Collation for non-English languages

IHTSDO / snowstorm

Scalable SNOMED CT Terminology Server using Elasticsearch

Other

204 stars 80 forks source link

Collation for non-English languages #9

Closed danka74 closed 5 years ago

danka74 commented 5 years ago

Hi,

in what way is specification of collation for non-English languages supported?

https://www.elastic.co/guide/en/elasticsearch/guide/master/sorting-collations.html

/Daniel

kaicode commented 5 years ago

Hi Daniel,

Currently the results of a term search in Snowstorm are sorted by length only. Shorter terms should come back first. Alphabetical sorting is not currently implemented in any language so sorting by languages other than english has not been used.

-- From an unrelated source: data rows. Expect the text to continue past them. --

`src/rtl/pipeline_ctrl_pkg.sv`:
```
// Shared constants for the pipeline sequencer: stall bit positions, stall patterns,
// exception codes and FSM state encodings.
package pipeline_ctrl_pkg;

    localparam int unsigned STALL_PC = 0;
    localparam int unsigned STALL_WB = 5;
    localparam int unsigned STALL_W  = STALL_WB + 1;

    localparam logic [STALL_W-1:0] STALL_NONE = 6'b000000;
    localparam logic [STALL_W-1:0] STALL_IF   = 6'b000011;
    localparam logic [STALL_W-1:0] STALL_ID   = 6'b000111;
    localparam logic [STALL_W-1:0] STALL_EX   = 6'b001111;
    localparam logic [STALL_W-1:0] STALL_MEM  = 6'b011111;
    localparam logic [STALL_W-1:0] STALL_ALL  = 6'b111111;

    typedef enum logic [2:0] {
        ExcGeneric = 3'd0,
        ExcSyscall = 3'd1,
        ExcBreak   = 3'd2,
        ExcRi      = 3'd3,
        ExcOvf     = 3'd4,
        ExcInt     = 3'd5,
        ExcEret    = 3'd6,
        ExcGeneric7 = 3'd7
    } exc_type_e;

    localparam logic [31:0] EXC_VECTOR_DEFAULT = 32'h0000_0020;

    typedef enum logic [1:0] {
        StRun     = 2'd0,
        StWaitBus = 2'd1,
        StFlush   = 2'd2
    } state_e;

endpackage

```
`src/rtl/pipeline_ctrl.sv`:
```
// Pipeline sequencer: merges stage stall requests, sequences exception/ERET redirects
// behind in-flight bus transactions, and counts stalled cycles.
module pipeline_ctrl
    import pipeline_ctrl_pkg::*;
#(
    parameter logic [31:0] EXC_VECTOR = EXC_VECTOR_DEFAULT,
    parameter int unsigned CNT_W      = 32
) (
    input  logic               clk,
    input  logic               rst,
    input  logic               stallreq_if,
    input  logic               stallreq_id,
    input  logic               stallreq_ex,
    input  logic               stallreq_mem,
    input  logic               excp_valid,
    input  logic [2:0]         excp_type,
    input  logic [31:0]        epc_i,
    input  logic               cnt_clr,
    output logic [STALL_W-1:0] stall,
    output logic               flush,
    output logic [31:0]        new_pc,
    output logic [CNT_W-1:0]   stall_cnt
);

    state_e      state_q;
    logic [2:0]  type_q;
    logic [31:0] epc_q;

    function automatic logic [31:0] redirect_pc(input logic [2:0] t, input logic [31:0] epc);
        return (t == 3'(ExcEret)) ? epc : EXC_VECTOR;
    endfunction

    // An exception seen in RUN takes over the cycle, so no stall is raised for it.
    always_comb begin
        stall = STALL_NONE;
        if (!rst) begin
            unique case (state_q)
                StRun: begin
                    if (!excp_valid) begin
                        if (stallreq_mem)     stall = STALL_MEM;
                        else if (stallreq_ex) stall = STALL_EX;
                        else if (stallreq_id) stall = STALL_ID;
                        else if (stallreq_if) stall = STALL_IF;
                        else                  stall = STALL_NONE;
                    end
                end
                StWaitBus: stall = STALL_ALL;
                StFlush:   stall = STALL_NONE;
                default:   stall = STALL_NONE;
            endcase
        end
    end

    always_ff @(posedge clk) begin
        if (rst) begin
            state_q <= StRun;
            flush   <= 1'b0;
            new_pc  <= '0;
            type_q  <= '0;
            epc_q   <= '0;
        end else begin
            flush <= 1'b0;
            unique case (state_q)
                StRun: begin
                    if (excp_valid) begin
                        type_q <= excp_type;
                        epc_q  <= epc_i;
                        if (stallreq_mem) begin
                            state_q <= StWaitBus;
                        end else begin
                            state_q <= StFlush;
                            flush   <= 1'b1;
                            new_pc  <= redirect_pc(excp_type, epc_i);
                        end
                    end
                end
                StWaitBus: begin
                    if (!stallreq_mem) begin
                        state_q <= StFlush;
                        flush   <= 1'b1;
                        new_pc  <= redirect_pc(type_q, epc_q);
                    end
                end
                StFlush: state_q <= StRun;
                default: state_q <= StRun;
            endcase
        end
    end

    always_ff @(posedge clk) begin
        if (rst) begin
            stall_cnt <= '0;
        end else if (cnt_clr) begin
            stall_cnt <= '0;
        end else if (stall[STALL_PC] && (stall_cnt != '1)) begin
            stall_cnt <= stall_cnt + CNT_W'(1);
        end
    end

endmodule

```
File: src/rtl/dram_unpack.sv
// dram_unpack: width-down converter from a 272-bit packed DRAM word to a stream of 16/32/48/64-bit slices.
// Optional feature macro DRAM_UNPACK_INV_EN: when defined, inv selects high-aligned slices; otherwise always low-aligned.
module dram_unpack #(
    parameter int WIDTH     = 272,
    parameter int WIDTH_OUT = 64,
    parameter int CNT_BITS  = 5
) (
    input  logic                 clk,
    input  logic                 rst,
    input  logic                 ce,
    input  logic [WIDTH-1:0]     din,
    input  logic                 din_valid,
    output logic                 din_ready,
    input  logic [3:0]           len,
    input  logic                 inv,
    output logic [WIDTH_OUT-1:0] dout,
    output logic                 dout_valid,
    input  logic                 dout_ready,
    output logic                 dout_last,
    output logic                 err
);

    typedef enum logic {
        IDLE = 1'b0,
        SEND = 1'b1
    } state_e;

    typedef enum logic [1:0] {
        SL64 = 2'd0,
        SL48 = 2'd1,
        SL32 = 2'd2,
        SL16 = 2'd3
    } slice_e;

    state_e                r_state;
    state_e                w_next;
    slice_e                r_sel;
    slice_e                w_sel_in;
    logic [WIDTH-1:0]      r_sreg;
    logic [WIDTH-1:0]      w_shifted;
    logic [CNT_BITS-1:0]   r_cnt;
    logic [CNT_BITS-1:0]   w_cnt_in;
    logic                  r_inv;
    logic                  r_err;
    logic                  r_run;
    logic                  w_len_ok;
    logic                  w_inv_in;
    logic                  w_acc;
    logic                  w_xfer;
    logic                  w_cnt_zero;
    logic [WIDTH_OUT-1:0]  w_fmt;

`ifdef DRAM_UNPACK_INV_EN
    assign w_inv_in = inv;
`else
    logic w_unused_inv;
    assign w_unused_inv = inv;
    assign w_inv_in     = 1'b0;
`endif

    // Handshakes; r_run holds din_ready low until the first edge after reset release.
    assign w_cnt_zero = (r_cnt == '0);
    assign dout_valid = (r_state == SEND) & ce;
    assign dout_last  = dout_valid & w_cnt_zero;
    assign din_ready  = ce & r_run & ((r_state == IDLE) | (dout_last & dout_ready));
    assign w_acc      = din_valid & din_ready;
    assign w_xfer     = dout_valid & dout_ready;
    assign err        = r_err;

    always_comb begin
        w_len_ok = 1'b1;
        w_sel_in = SL64;
        w_cnt_in = '0;
        case (len)
            4'd1:    begin w_sel_in = SL64; w_cnt_in = CNT_BITS'(4);  end
            4'd2:    begin w_sel_in = SL48; w_cnt_in = CNT_BITS'(5);  end
            4'd3:    begin w_sel_in = SL32; w_cnt_in = CNT_BITS'(8);  end
            4'd4:    begin w_sel_in = SL16; w_cnt_in = CNT_BITS'(16); end
            default: w_len_ok = 1'b0;
        endcase
    end

    always_comb begin
        w_shifted = r_sreg >> 64;
        case (r_sel)
            SL64: w_shifted = r_sreg >> 64;
            SL48: w_shifted = r_sreg >> 48;
            SL32: w_shifted = r_sreg >> 32;
            SL16: w_shifted = r_sreg >> 16;
            default: w_shifted = r_sreg >> 64;
        endcase
    end

    // Zero fill from the shift leaves the tail of the final partial beat already cleared.
    always_comb begin
        w_fmt = r_sreg[WIDTH_OUT-1:0];
        case (r_sel)
            SL64: w_fmt = r_sreg[WIDTH_OUT-1:0];
            SL48: w_fmt = r_inv ? {r_sreg[47:0], {(WIDTH_OUT-48){1'b0}}}
                                : {{(WIDTH_OUT-48){1'b0}}, r_sreg[47:0]};
            SL32: w_fmt = r_inv ? {r_sreg[31:0], {(WIDTH_OUT-32){1'b0}}}
                                : {{(WIDTH_OUT-32){1'b0}}, r_sreg[31:0]};
            SL16: w_fmt = r_inv ? {r_sreg[15:0], {(WIDTH_OUT-16){1'b0}}}
                                : {{(WIDTH_OUT-16){1'b0}}, r_sreg[15:0]};
            default: w_fmt = r_sreg[WIDTH_OUT-1:0];
        endcase
    end

    assign dout = (r_state == SEND) ? w_fmt : '0;

    always_comb begin
        w_next = r_state;
        if (w_acc && w_len_ok) begin
            w_next = SEND;
        end else if (w_xfer && w_cnt_zero) begin
            w_next = IDLE;
        end
    end

    always_ff @(posedge clk or negedge rst) begin
        if (!rst) begin
            r_state <= IDLE;
        end else begin
            r_state <= w_next;
        end
    end

    always_ff @(posedge clk or negedge rst) begin
        if (!rst) begin
            r_sreg <= '0;
            r_cnt  <= '0;
            r_sel  <= SL64;
            r_inv  <= 1'b0;
            r_err  <= 1'b0;
            r_run  <= 1'b0;
        end else if (ce) begin
            r_run <= 1'b1;
            r_err <= w_acc & ~w_len_ok;
            if (w_acc && w_len_ok) begin
                r_sreg <= din;
                r_cnt  <= w_cnt_in;
                r_sel  <= w_sel_in;
                r_inv  <= w_inv_in;
            end else if (w_xfer) begin
                r_sreg <= w_shifted;
                r_cnt  <= r_cnt - CNT_BITS'(1);
            end
        end
    end

endmodule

Sorting by length seems to work well. Is this sufficient for you?

Kai

danka74 commented 5 years ago

Hi Kai, this is not so much about sorting (which is relevant as well) as it is about character matching. In Swedish o and ö are distinct characters and should not match, while e.g. in German ö is just a variant (umlaut) of o and here they do match. This is kept in different collation rules for each language. So, this is a quite important function for non-English languages, but it has basic support in elastic, see https://www.elastic.co/guide/en/elasticsearch/guide/master/character-folding.html /Daniel

danka74 commented 5 years ago

For reference, I've added mongodb collations to the sct-snapshot-rest-api in this commit: https://github.com/danka74/sct-snapshot-rest-api/commit/e704c32f7386e636dc2bf19dbe679f5d97394a70

danka74 commented 5 years ago

Did some testing with a local installation of snowstorm. Currently it seems that strings are matched binary not using any collation rules, e.g. searching for "magyar agar" returns no hits whereas "magyar agår" returns 132436001 | Magyar Agår dog breed (organism) | whereas the snapshot-api uses hardcoded folding of characters (e.g. 'å' becomes 'a') if selected.

kaicode commented 5 years ago

Hi @danka74, sorry slow response, I've been away.

Yes, the current behaviour is to not convert any special characters to a simpler form during search but match using the variant given. It sounds like this is not adequate for some languages like German. Thanks for your example to help me understand this.

Although we have the language code to hand when we index Description components it may not be necessary to change the analyser at index time. The simplest approach may be to rely on the request language header and to use a different search analyser based on the language being requested. If terms in the German language are being requested both the exact characters in the search string and the folded version could be used to match descriptions. Matches against the original search characters should probably be given a greater search score. Would that work for you?

kaicode commented 5 years ago

For the record; Daniel and I have started a branch to collaborate on this feature. We will play around to find the best Elasticsearch settings. We have identified that it would be best to set the correct Elasticsearch language analyser at index time. Using the Description language code field during import / component creation to set the analyser is a possible solution. We will continue to play with this as time allows.

kaicode commented 5 years ago

Closing as duplicate of #41 which has had more recent chatter and is now fixed in dev.